* What to produce *
Return, word for word, the lines running from the one that contains "after global routing" to the final line of the listing below.

* Records shown *
───

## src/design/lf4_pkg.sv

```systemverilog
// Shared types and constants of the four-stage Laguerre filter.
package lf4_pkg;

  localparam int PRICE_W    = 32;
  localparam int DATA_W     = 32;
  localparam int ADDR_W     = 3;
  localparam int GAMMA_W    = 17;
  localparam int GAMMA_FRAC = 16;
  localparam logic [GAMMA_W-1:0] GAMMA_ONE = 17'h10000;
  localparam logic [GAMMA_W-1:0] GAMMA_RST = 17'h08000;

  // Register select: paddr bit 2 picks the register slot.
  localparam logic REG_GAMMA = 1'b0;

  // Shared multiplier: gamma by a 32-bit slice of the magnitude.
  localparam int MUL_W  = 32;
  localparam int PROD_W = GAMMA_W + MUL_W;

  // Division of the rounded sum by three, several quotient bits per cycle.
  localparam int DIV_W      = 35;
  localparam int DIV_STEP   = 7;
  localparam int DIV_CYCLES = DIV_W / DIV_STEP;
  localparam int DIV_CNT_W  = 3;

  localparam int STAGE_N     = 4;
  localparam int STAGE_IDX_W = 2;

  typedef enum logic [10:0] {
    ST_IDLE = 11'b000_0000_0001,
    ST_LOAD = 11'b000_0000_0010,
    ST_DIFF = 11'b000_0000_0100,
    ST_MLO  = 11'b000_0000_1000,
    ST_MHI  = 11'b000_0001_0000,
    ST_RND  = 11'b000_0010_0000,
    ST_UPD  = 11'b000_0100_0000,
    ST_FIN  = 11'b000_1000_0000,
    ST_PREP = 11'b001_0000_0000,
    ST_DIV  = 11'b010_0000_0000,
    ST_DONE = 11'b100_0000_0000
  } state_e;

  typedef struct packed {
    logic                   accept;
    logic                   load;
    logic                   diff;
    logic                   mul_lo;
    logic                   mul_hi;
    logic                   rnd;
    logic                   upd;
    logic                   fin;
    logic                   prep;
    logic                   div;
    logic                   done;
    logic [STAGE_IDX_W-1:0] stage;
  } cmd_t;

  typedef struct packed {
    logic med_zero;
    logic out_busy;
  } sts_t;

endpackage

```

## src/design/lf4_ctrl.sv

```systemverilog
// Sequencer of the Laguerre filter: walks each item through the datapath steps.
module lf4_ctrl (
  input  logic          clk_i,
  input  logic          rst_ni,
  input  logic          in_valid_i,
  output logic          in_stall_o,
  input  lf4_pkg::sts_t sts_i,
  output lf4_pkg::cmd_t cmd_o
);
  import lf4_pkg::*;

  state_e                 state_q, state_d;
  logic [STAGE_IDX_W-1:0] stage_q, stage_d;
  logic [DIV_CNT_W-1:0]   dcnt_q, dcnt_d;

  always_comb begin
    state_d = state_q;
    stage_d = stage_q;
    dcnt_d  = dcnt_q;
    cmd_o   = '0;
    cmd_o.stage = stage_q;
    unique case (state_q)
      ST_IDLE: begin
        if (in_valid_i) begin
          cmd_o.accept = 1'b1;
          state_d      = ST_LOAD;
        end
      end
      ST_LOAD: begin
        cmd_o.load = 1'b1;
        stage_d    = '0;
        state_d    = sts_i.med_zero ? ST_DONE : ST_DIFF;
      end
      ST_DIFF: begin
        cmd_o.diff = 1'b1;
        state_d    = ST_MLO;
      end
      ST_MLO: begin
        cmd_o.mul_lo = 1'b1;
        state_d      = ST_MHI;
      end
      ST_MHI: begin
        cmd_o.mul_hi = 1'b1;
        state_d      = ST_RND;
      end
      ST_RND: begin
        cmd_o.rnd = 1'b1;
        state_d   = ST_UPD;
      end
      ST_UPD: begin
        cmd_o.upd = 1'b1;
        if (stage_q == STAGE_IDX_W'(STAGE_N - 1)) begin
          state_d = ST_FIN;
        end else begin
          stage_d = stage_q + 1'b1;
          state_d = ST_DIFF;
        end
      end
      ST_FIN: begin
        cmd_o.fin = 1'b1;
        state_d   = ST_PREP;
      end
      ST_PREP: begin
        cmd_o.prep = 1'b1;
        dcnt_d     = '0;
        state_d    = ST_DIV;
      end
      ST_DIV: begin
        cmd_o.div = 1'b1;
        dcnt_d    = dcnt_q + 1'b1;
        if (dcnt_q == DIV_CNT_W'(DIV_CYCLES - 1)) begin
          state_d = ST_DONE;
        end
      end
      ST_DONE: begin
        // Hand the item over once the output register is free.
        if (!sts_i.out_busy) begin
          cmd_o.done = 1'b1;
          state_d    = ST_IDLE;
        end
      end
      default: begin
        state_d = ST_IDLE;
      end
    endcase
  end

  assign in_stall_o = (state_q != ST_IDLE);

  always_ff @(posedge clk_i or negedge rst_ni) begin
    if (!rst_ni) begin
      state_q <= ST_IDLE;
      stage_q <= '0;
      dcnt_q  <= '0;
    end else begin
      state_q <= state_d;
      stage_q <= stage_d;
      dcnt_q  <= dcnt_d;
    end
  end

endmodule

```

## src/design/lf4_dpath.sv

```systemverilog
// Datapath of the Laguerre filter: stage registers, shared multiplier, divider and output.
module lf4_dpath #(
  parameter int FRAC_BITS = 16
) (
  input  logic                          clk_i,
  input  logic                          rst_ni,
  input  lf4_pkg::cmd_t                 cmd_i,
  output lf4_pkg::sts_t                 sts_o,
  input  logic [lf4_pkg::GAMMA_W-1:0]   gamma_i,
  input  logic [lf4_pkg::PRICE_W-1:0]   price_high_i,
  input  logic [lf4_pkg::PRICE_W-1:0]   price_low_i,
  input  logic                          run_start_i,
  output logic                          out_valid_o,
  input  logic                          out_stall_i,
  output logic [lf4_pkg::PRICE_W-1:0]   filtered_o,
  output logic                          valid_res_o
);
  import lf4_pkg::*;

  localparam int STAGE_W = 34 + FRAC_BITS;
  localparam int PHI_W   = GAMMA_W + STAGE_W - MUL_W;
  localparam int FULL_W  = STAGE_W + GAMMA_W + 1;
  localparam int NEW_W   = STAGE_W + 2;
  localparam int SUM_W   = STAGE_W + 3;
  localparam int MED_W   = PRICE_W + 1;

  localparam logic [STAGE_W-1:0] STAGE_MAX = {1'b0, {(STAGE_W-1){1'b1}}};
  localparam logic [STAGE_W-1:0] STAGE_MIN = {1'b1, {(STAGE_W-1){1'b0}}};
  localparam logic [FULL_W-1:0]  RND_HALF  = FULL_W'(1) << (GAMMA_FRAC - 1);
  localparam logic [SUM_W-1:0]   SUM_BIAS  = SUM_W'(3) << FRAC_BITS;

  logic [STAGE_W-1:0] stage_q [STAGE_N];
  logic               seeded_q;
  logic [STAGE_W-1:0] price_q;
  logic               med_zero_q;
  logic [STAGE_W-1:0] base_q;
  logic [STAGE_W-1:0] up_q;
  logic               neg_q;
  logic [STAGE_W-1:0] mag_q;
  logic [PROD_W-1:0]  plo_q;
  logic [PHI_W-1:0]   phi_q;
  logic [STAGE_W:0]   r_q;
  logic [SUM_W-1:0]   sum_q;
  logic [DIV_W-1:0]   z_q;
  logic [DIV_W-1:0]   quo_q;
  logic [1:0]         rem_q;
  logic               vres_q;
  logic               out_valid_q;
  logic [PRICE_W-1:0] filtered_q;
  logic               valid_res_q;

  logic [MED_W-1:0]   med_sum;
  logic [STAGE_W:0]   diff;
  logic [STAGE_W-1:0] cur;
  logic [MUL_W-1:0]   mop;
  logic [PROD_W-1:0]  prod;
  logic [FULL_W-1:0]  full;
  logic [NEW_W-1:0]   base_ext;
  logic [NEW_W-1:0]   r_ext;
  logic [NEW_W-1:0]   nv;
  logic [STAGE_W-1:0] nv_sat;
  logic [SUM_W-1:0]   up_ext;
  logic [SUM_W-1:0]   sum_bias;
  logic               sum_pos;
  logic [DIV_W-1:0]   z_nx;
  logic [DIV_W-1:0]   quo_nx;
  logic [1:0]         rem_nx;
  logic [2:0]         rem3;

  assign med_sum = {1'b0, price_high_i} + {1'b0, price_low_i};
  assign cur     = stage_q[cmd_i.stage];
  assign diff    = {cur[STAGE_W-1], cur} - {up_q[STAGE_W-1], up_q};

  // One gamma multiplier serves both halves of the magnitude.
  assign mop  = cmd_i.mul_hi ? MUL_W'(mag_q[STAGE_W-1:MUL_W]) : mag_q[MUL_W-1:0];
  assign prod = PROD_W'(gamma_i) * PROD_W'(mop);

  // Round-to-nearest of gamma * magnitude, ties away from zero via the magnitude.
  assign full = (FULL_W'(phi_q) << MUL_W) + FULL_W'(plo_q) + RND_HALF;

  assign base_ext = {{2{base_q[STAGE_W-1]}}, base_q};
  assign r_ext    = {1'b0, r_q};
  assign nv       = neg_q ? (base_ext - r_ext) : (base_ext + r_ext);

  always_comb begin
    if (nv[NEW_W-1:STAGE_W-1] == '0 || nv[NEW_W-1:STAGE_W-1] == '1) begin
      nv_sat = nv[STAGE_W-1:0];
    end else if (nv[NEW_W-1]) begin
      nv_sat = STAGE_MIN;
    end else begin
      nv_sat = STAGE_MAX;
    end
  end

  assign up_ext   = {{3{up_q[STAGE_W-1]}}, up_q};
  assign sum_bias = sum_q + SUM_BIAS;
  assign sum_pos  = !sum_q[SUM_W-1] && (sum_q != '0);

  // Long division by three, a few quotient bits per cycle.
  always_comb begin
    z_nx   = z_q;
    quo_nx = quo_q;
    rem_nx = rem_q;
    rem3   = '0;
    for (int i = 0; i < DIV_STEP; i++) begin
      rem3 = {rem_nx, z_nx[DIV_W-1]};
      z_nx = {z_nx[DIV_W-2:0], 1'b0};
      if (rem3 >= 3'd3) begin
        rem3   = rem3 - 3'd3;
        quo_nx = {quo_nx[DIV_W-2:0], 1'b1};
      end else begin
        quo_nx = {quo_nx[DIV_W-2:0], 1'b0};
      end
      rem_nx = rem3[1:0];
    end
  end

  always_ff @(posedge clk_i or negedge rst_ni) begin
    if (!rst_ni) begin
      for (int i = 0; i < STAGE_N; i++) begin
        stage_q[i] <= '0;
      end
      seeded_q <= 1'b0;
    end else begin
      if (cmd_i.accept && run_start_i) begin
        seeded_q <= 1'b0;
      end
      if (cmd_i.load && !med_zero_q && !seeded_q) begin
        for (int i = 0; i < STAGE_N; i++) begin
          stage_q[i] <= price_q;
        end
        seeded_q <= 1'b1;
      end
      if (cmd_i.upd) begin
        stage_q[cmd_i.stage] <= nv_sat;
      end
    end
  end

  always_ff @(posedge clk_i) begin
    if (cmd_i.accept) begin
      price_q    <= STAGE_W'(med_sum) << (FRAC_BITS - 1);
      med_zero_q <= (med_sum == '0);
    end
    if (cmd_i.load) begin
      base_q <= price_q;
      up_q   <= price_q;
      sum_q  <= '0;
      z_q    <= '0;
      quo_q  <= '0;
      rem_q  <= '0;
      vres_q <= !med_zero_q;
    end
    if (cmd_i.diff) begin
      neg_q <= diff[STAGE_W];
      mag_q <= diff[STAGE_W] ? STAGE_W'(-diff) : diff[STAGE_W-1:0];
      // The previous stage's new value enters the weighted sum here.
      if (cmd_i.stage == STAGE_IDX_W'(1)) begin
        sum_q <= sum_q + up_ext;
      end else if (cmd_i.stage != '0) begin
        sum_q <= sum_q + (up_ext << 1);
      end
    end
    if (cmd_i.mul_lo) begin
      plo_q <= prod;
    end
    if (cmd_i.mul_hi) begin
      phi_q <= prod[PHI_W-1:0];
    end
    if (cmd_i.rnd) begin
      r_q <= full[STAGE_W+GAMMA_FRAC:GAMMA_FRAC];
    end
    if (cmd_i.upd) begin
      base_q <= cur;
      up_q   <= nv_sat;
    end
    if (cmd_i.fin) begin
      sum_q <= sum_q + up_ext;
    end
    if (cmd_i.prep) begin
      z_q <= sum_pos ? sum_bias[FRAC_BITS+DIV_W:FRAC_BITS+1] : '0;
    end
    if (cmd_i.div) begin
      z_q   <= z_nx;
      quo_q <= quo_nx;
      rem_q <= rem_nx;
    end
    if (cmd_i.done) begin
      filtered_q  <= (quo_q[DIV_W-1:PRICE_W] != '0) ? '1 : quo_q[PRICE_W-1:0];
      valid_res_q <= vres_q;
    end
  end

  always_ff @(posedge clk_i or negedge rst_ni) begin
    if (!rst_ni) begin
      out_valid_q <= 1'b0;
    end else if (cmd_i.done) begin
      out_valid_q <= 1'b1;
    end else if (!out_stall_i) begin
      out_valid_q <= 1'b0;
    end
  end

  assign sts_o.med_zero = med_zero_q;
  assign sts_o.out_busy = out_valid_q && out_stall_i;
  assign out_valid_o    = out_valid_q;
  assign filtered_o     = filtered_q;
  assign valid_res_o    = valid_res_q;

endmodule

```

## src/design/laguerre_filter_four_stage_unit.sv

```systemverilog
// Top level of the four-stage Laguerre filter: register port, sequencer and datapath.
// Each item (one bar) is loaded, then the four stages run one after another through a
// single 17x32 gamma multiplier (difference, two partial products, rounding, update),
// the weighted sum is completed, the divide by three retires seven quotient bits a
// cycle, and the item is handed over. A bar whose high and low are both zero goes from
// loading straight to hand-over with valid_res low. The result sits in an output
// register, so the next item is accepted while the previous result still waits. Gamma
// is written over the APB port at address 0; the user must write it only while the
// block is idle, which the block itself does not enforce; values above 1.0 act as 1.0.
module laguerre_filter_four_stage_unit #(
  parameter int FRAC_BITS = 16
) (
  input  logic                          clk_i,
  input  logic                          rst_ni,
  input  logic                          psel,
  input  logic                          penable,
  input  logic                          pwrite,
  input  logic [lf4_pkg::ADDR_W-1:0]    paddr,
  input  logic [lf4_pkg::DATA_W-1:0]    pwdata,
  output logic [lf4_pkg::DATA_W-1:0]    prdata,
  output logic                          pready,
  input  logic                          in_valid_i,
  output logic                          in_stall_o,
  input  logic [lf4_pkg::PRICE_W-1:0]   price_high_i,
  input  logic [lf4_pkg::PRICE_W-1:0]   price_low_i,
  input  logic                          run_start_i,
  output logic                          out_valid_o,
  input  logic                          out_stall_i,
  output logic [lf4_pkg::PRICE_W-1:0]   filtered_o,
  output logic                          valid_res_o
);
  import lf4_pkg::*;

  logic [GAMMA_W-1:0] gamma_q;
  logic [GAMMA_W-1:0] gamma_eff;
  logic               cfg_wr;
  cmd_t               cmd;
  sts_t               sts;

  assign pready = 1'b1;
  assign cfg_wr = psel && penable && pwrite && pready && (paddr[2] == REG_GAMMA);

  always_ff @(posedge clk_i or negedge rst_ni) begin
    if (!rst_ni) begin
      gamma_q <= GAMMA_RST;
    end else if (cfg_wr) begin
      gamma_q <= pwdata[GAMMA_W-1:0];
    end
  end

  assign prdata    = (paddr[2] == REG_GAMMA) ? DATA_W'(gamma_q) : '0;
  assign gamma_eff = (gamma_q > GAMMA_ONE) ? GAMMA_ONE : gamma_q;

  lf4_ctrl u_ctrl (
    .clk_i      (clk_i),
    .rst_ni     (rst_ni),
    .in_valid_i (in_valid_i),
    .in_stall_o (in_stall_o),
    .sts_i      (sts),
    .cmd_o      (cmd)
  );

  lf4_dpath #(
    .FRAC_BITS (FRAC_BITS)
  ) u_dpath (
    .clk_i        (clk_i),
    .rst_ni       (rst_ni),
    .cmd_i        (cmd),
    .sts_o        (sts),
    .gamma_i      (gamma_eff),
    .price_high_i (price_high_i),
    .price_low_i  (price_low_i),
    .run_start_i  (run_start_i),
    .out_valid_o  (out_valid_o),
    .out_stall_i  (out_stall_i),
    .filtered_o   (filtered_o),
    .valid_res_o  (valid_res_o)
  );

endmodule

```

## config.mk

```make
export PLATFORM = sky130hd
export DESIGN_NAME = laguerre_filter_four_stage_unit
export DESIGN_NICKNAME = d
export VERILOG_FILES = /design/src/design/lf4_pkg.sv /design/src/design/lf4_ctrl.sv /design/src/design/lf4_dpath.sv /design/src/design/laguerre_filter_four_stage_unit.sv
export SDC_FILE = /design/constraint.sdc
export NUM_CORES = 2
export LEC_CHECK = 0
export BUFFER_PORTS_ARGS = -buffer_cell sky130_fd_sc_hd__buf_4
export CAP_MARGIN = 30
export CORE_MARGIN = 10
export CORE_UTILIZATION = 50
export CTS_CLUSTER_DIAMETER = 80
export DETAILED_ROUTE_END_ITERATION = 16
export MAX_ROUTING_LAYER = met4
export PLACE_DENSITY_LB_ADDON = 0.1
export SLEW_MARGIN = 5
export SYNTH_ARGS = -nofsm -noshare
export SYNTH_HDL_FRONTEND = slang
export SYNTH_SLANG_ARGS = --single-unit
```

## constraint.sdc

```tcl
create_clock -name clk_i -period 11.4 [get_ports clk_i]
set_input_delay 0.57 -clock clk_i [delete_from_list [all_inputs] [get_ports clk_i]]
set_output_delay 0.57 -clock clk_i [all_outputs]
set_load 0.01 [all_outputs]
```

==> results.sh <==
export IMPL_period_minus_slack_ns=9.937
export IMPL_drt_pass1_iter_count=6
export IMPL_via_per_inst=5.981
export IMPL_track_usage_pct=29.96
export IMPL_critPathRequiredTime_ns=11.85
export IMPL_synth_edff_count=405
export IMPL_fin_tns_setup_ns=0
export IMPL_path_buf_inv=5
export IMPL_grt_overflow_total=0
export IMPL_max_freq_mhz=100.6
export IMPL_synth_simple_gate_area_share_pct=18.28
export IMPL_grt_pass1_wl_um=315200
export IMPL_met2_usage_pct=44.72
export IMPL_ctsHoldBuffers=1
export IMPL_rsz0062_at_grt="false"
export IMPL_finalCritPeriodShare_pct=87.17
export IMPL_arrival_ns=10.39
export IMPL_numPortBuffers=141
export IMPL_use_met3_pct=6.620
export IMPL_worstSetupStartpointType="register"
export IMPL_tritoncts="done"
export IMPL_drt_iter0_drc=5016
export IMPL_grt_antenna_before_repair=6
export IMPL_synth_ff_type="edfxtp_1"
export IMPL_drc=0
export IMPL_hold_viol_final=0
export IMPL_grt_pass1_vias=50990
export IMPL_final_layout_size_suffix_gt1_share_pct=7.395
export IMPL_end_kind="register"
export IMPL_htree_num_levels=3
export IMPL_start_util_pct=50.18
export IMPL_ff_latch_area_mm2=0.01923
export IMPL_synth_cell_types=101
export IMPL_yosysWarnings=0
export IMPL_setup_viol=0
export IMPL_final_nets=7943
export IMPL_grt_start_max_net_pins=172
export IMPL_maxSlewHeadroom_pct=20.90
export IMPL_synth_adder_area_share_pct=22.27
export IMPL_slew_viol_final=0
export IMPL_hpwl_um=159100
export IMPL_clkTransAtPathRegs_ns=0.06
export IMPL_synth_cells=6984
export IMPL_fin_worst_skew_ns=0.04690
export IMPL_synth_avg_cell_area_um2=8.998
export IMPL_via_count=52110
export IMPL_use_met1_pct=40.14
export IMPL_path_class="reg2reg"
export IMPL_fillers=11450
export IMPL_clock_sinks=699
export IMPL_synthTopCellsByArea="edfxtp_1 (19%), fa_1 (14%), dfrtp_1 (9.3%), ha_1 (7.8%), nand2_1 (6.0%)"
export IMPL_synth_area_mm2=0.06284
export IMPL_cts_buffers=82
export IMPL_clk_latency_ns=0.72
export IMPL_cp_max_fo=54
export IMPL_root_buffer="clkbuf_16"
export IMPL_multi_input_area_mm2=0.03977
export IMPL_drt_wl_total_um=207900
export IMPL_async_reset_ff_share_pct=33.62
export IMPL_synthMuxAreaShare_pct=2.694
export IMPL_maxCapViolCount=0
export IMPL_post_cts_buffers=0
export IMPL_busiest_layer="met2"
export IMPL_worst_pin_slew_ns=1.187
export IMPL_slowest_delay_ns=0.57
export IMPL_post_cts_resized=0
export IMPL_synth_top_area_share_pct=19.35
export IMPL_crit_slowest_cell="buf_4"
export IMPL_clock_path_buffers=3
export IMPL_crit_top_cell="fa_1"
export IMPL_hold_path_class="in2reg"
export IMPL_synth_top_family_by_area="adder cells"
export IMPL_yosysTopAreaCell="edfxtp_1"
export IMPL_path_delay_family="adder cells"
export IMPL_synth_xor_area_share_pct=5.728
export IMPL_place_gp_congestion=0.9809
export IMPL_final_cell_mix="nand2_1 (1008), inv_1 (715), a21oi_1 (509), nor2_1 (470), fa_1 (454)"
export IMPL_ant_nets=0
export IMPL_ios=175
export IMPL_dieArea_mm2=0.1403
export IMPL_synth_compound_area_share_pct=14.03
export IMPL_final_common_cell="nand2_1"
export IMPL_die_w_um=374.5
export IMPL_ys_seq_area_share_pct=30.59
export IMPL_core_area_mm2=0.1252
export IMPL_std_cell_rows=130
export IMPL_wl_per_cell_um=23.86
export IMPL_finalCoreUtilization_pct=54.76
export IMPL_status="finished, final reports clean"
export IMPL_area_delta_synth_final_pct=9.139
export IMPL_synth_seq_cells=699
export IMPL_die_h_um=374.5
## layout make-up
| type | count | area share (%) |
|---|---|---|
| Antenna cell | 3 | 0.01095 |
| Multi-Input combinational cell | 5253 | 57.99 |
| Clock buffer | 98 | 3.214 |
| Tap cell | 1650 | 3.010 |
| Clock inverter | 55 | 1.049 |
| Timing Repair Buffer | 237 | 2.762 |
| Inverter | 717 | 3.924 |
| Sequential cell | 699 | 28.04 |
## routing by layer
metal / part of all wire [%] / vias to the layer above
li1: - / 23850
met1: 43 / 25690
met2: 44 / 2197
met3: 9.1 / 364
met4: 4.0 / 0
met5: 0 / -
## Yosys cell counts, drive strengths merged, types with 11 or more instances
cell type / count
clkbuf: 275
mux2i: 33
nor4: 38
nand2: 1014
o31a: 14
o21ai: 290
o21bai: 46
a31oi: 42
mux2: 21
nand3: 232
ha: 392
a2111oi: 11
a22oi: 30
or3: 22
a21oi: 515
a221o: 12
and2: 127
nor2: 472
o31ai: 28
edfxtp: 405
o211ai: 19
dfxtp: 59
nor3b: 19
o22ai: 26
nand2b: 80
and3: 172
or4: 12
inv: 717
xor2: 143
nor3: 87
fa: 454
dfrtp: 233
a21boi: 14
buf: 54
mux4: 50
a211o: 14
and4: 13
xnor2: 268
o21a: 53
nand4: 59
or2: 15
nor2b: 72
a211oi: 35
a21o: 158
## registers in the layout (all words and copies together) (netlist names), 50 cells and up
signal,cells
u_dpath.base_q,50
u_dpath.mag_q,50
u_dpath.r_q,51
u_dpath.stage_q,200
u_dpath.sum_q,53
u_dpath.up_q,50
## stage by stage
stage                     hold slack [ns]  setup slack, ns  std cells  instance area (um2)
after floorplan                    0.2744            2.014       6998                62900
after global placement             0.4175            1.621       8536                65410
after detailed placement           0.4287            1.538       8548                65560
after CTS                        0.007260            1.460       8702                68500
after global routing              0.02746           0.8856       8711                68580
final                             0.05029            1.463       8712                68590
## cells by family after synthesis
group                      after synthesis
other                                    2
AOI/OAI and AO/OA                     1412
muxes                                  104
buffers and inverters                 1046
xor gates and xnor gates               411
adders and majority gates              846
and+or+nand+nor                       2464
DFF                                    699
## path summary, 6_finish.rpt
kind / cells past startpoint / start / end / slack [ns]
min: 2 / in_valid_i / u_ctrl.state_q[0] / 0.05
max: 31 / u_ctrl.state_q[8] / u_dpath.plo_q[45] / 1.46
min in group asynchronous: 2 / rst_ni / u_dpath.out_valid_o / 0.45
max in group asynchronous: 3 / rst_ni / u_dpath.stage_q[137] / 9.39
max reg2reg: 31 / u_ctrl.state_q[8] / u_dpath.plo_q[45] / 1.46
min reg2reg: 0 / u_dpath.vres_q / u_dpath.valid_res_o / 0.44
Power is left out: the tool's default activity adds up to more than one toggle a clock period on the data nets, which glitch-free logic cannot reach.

───

* Output of the exercise *
after global routing              0.02746           0.8856       8711                68580
final                             0.05029            1.463       8712                68590
## cells by family after synthesis
group                      after synthesis
other                                    2
AOI/OAI and AO/OA                     1412
muxes                                  104
buffers and inverters                 1046
xor gates and xnor gates               411
adders and majority gates              846
and+or+nand+nor                       2464
DFF                                    699
## path summary, 6_finish.rpt
kind / cells past startpoint / start / end / slack [ns]
min: 2 / in_valid_i / u_ctrl.state_q[0] / 0.05
max: 31 / u_ctrl.state_q[8] / u_dpath.plo_q[45] / 1.46
min in group asynchronous: 2 / rst_ni / u_dpath.out_valid_o / 0.45
max in group asynchronous: 3 / rst_ni / u_dpath.stage_q[137] / 9.39
max reg2reg: 31 / u_ctrl.state_q[8] / u_dpath.plo_q[45] / 1.46
min reg2reg: 0 / u_dpath.vres_q / u_dpath.valid_res_o / 0.44
Power is left out: the tool's default activity adds up to more than one toggle a clock period on the data nets, which glitch-free logic cannot reach.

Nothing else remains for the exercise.